Sim' est toujours intérimaire, et il fait des extras à la base de Kayak pour entrainer les jeunes. De mon côté j'ai eu le droit à une bourse pour la scolarité, et les fournitures. J'ai pris rendez vous mercredi avec l'assistante sociale, pour nous aider à faire au mieux. Mine de rien, tout coûte cher, et un salaire ne suffit plus. Autant, avant un salaire dans un foyer suffisait à vivre décemment, autant maintenant on y est plus, c'est plus précaire.

Je tourne en rond dans le lit, je vais encore me réveiller avec des valises sous les yeux et à ce rythme, ce sont des valises de retour de vacances bien chargées. Annie ne fait toujours pas ces nuits, et comble du bonheur, Sim' dort tellement bien la nuit, qu'il peut y avoir la guerre, il n'entendrait rien. Il se pose, se couche et il dort direct. Pour ma part, c'est toujours un peu plus compliqué..

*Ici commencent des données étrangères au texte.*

`src/design/tbs_pkg.sv`:
```
// shared types, sizes and tree helper functions for the tree barrier
`timescale 1ns / 1ps

package tbs_pkg;

    localparam int MAX_THREADS = 16;
    localparam int TW          = 4;   // thread index width
    localparam int CW          = 5;   // thread count width
    localparam int ARITY       = 4;   // arrival tree fan-in

    typedef logic [TW-1:0]    t_tid;
    typedef logic [CW-1:0]    t_cnt;
    typedef logic [ARITY-1:0] t_kids;

    // command from the sequencer to the tree state
    typedef struct packed {
        logic reload;    // config write: reload the whole tree
        t_cnt cfg;       // raw count written
        logic mark;      // set arrived mark of tid
        logic free;      // clear arrived mark of tid
        t_tid tid;
        logic step;      // process node in the shared walk unit
        t_tid node;
    } t_tree_cmd;

    // status from the tree state back to the sequencer
    typedef struct packed {
        t_cnt count;
        logic tid_arrived;
        logic node_done;   // node arrived and all children ready
        t_tid parent;
    } t_tree_stat;

    // clamp the written count into 1..MAX_THREADS
    function automatic t_cnt eff_count(input t_cnt v);
        t_cnt r;
        r = v;
        if (v == '0) begin
            r = CW'(1);
        end else if (v > CW'(MAX_THREADS)) begin
            r = CW'(MAX_THREADS);
        end
        return r;
    endfunction

    // bit j set when child slot j of node n is a participating thread
    function automatic t_kids have_child(input t_tid n, input t_cnt cnt);
        t_kids      bits;
        logic [6:0] idx;
        bits = '0;
        for (int j = 0; j < ARITY; j++) begin
            idx = {1'b0, n, 2'b00} + 7'(j + 1);
            bits[j] = (idx < {2'b00, cnt});
        end
        return bits;
    endfunction

endpackage

```
`src/design/tbs_tree.sv`:
```
// arrival tree state and the shared one-node walk step
`timescale 1ns / 1ps

module tbs_tree import tbs_pkg::*; (
    input  logic       i_clk,
    input  logic       i_rst_n,
    input  t_tree_cmd  i_cmd,
    output t_tree_stat o_stat
);

    t_cnt             r_count;
    t_kids            r_pending [MAX_THREADS];
    logic [MAX_THREADS-1:0] r_arrived;

    t_tid nm1;
    t_cnt new_count;

    // parent and slot of the node under test
    assign nm1       = i_cmd.node - TW'(1);
    assign new_count = eff_count(i_cmd.cfg);

    assign o_stat.count       = r_count;
    assign o_stat.tid_arrived = r_arrived[i_cmd.tid];
    assign o_stat.node_done   = r_arrived[i_cmd.node] && (r_pending[i_cmd.node] == '0);
    assign o_stat.parent      = nm1 >> 2;

    // tree storage updates
    always_ff @(posedge i_clk) begin
        if (!i_rst_n) begin
            r_count   <= CW'(MAX_THREADS);
            r_arrived <= '0;
            for (int i = 0; i < MAX_THREADS; i++) begin
                r_pending[i] <= have_child(TW'(i), CW'(MAX_THREADS));
            end
        end else if (i_cmd.reload) begin
            r_count   <= new_count;
            r_arrived <= '0;
            for (int i = 0; i < MAX_THREADS; i++) begin
                r_pending[i] <= have_child(TW'(i), new_count);
            end
        end else begin
            if (i_cmd.mark) begin
                r_arrived[i_cmd.tid] <= 1'b1;
            end
            if (i_cmd.free) begin
                r_arrived[i_cmd.tid] <= 1'b0;
            end
            // node complete: reload its bits and report to the parent
            if (i_cmd.step && o_stat.node_done) begin
                r_pending[i_cmd.node] <= have_child(i_cmd.node, r_count);
                if (i_cmd.node != '0) begin
                    r_pending[o_stat.parent][nm1[1:0]] <= 1'b0;
                end
            end
        end
    end

endmodule

```
`src/design/tbs_seq.sv`:
```
// sequencer: accepts arrivals, drives the walk and the release burst
`timescale 1ns / 1ps

module tbs_seq import tbs_pkg::*; (
    input  logic       i_clk,
    input  logic       i_rst_n,
    input  logic       start,
    input  t_tid       i_arriving_thread,
    input  logic       i_cfg_we,
    input  t_cnt       i_cfg_data,
    input  t_tree_stat i_stat,
    output t_tree_cmd  o_cmd,
    output logic       busy,
    output logic       o_result_valid,
    output t_tid       o_released_thread,
    output logic       o_release_sense,
    output logic       o_repeat_error,
    output logic       o_last
);

    typedef enum logic [2:0] {
        S_IDLE = 3'b001,
        S_WALK = 3'b010,
        S_REL  = 3'b100
    } t_state;

    t_state r_state, n_state;
    t_tid   r_node,  n_node;
    t_tid   r_idx,   n_idx;
    logic   r_sense, n_sense;
    logic   r_vld,   n_vld;
    t_tid   r_thr,   n_thr;
    logic   r_osense, n_osense;
    logic   r_err,   n_err;
    logic   r_last,  n_last;
    logic   rel_last;

    assign busy              = (r_state != S_IDLE);
    assign o_result_valid    = r_vld;
    assign o_released_thread = r_thr;
    assign o_release_sense   = r_osense;
    assign o_repeat_error    = r_err;
    assign o_last            = r_last;

    assign rel_last = (({1'b0, r_idx} + CW'(1)) == i_stat.count);

    // next state and commands
    always_comb begin
        n_state  = r_state;
        n_node   = r_node;
        n_idx    = r_idx;
        n_sense  = r_sense;
        n_vld    = 1'b0;
        n_thr    = r_thr;
        n_osense = r_osense;
        n_err    = r_err;
        n_last   = r_last;
        o_cmd        = '0;
        o_cmd.reload = i_cfg_we;
        o_cmd.cfg    = i_cfg_data;
        o_cmd.node   = r_node;
        o_cmd.tid    = (r_state == S_REL) ? r_idx : i_arriving_thread;
        case (r_state)
            S_IDLE: begin
                if (i_cfg_we) begin
                    n_sense = 1'b1;
                end else if (start && ({1'b0, i_arriving_thread} < i_stat.count)) begin
                    if (i_stat.tid_arrived) begin
                        // repeated arrival: one error word
                        n_vld    = 1'b1;
                        n_thr    = i_arriving_thread;
                        n_osense = 1'b0;
                        n_err    = 1'b1;
                        n_last   = 1'b1;
                    end else begin
                        o_cmd.mark = 1'b1;
                        n_node     = i_arriving_thread;
                        n_state    = S_WALK;
                    end
                end
            end
            S_WALK: begin
                o_cmd.step = 1'b1;
                if (!i_stat.node_done) begin
                    n_state = S_IDLE;
                end else if (r_node == '0) begin
                    n_idx   = '0;
                    n_state = S_REL;
                end else begin
                    n_node = i_stat.parent;
                end
            end
            S_REL: begin
                // one released thread per cycle in index order
                o_cmd.free = 1'b1;
                n_vld    = 1'b1;
                n_thr    = r_idx;
                n_osense = r_sense;
                n_err    = 1'b0;
                n_last   = rel_last;
                if (rel_last) begin
                    n_sense = ~r_sense;
                    n_state = S_IDLE;
                end else begin
                    n_idx = r_idx + TW'(1);
                end
            end
            default: begin
                n_state = S_IDLE;
            end
        endcase
    end

    // control registers
    always_ff @(posedge i_clk) begin
        if (!i_rst_n) begin
            r_state <= S_IDLE;
            r_sense <= 1'b1;
            r_vld   <= 1'b0;
        end else begin
            r_state <= n_state;
            r_sense <= n_sense;
            r_vld   <= n_vld;
        end
    end

    // payload registers
    always_ff @(posedge i_clk) begin
        r_node   <= n_node;
        r_idx    <= n_idx;
        r_thr    <= n_thr;
        r_osense <= n_osense;
        r_err    <= n_err;
        r_last   <= n_last;
    end

endmodule

```
`src/design/tree_barrier_sync.sv`:
```
// top level of the tree barrier: sequencer plus arrival tree state
`timescale 1ns / 1ps

// Tree barrier for up to 16 threads with sense reversal.
// Arrival channel: drive i_arriving_thread with start high; the word is
// taken at a clock edge where start is high and busy is low.
// Result channel: o_result_valid marks each result word for one cycle;
// the receiver must take it, there is no back-pressure.
// Config: i_cfg_we with i_cfg_data writes the thread count (0 acts as 1,
// above 16 clamps to 16) and reloads the tree; write only while idle.
// Walk: an arrival walks the 4-ary arrival tree one node per cycle
// through a single shared node-step unit, testing at most 3 nodes for
// 16 threads, with busy high meanwhile.
// A completing arrival then releases count threads, one result word per
// cycle, each word formed in the release state and registered; busy drops
// while the last word is on the bus, so the next arrival can be taken at
// the edge that ends it. A repeated arrival gives one error word the
// cycle after it is taken, with busy staying low.
// An arrival that does not complete the root, or names a thread outside
// the count, gives no word. Reset sets count 16, clears all arrivals and
// sets the sense to one; the block is ready the cycle after reset.

module tree_barrier_sync import tbs_pkg::*; (
    input  logic   i_clk,
    input  logic   i_rst_n,
    input  logic   start,
    output logic   busy,
    input  t_tid   i_arriving_thread,
    input  logic   i_cfg_we,
    input  t_cnt   i_cfg_data,
    output logic   o_result_valid,
    output t_tid   o_released_thread,
    output logic   o_release_sense,
    output logic   o_repeat_error,
    output logic   o_last
);

    t_tree_cmd  cmd;
    t_tree_stat stat;

    // sequencer
    tbs_seq u_seq (
        .i_clk             (i_clk),
        .i_rst_n           (i_rst_n),
        .start             (start),
        .i_arriving_thread (i_arriving_thread),
        .i_cfg_we          (i_cfg_we),
        .i_cfg_data        (i_cfg_data),
        .i_stat            (stat),
        .o_cmd             (cmd),
        .busy              (busy),
        .o_result_valid    (o_result_valid),
        .o_released_thread (o_released_thread),
        .o_release_sense   (o_release_sense),
        .o_repeat_error    (o_repeat_error),
        .o_last            (o_last)
    );

    // arrival tree state
    tbs_tree u_tree (
        .i_clk   (i_clk),
        .i_rst_n (i_rst_n),
        .i_cmd   (cmd),
        .o_stat  (stat)
    );

`ifndef SYNTHESIS
    // an error word is always the only word of its arrival
    a_err_last: assert property (@(posedge i_clk) disable iff (!i_rst_n)
        o_result_valid && o_repeat_error |-> o_last)
        else $error("error word without last");

    // a release burst is still running until its last word
    a_burst_busy: assert property (@(posedge i_clk) disable iff (!i_rst_n)
        o_result_valid && !o_repeat_error && !o_last |-> busy)
        else $error("release burst ended early");

    // burst words are back to back and carry one sense
    a_burst_cont: assert property (@(posedge i_clk) disable iff (!i_rst_n)
        o_result_valid && !o_repeat_error && !o_last
        |=> o_result_valid && !o_repeat_error && $stable(o_release_sense))
        else $error("release burst broken");
`endif

endmodule

```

Une fois que je me glisse dans le lit, tête sur l'oreiller, je repense à ma journée, les j'aurai dû faire , j'aurai pas dûs. Je me refais le film et ça finit par, mais est ce que j'ai bien fermé le gaz? J'ai préparé en avance les affaires pour la petite (est ce que j'ai pensé à tout mettre), les miennes (ça fait un mois que mon sac est déjà prêt) et celle de Sim' (les petits plus du réveils qui font plaisirs, le post-it, ou l'attention simple mais efficace.) et là c'est que ce soir.. Sinon à la mi du mois, mon cerveau ne s'arrête plus.. les factures, les courses.. on va pouvoir se permettre quoi?

Pas le type de réflexion d'une ado qui rentre en terminale pour passer son Bac. J'imagine que c'est la dernière tenue à la mode, le look du premier jour compte., les retrouvailles, qui va être dans la même classe, et avec qui on va sortir... C'est pas comme si j'étais dans un lycée BoBo de Rennes.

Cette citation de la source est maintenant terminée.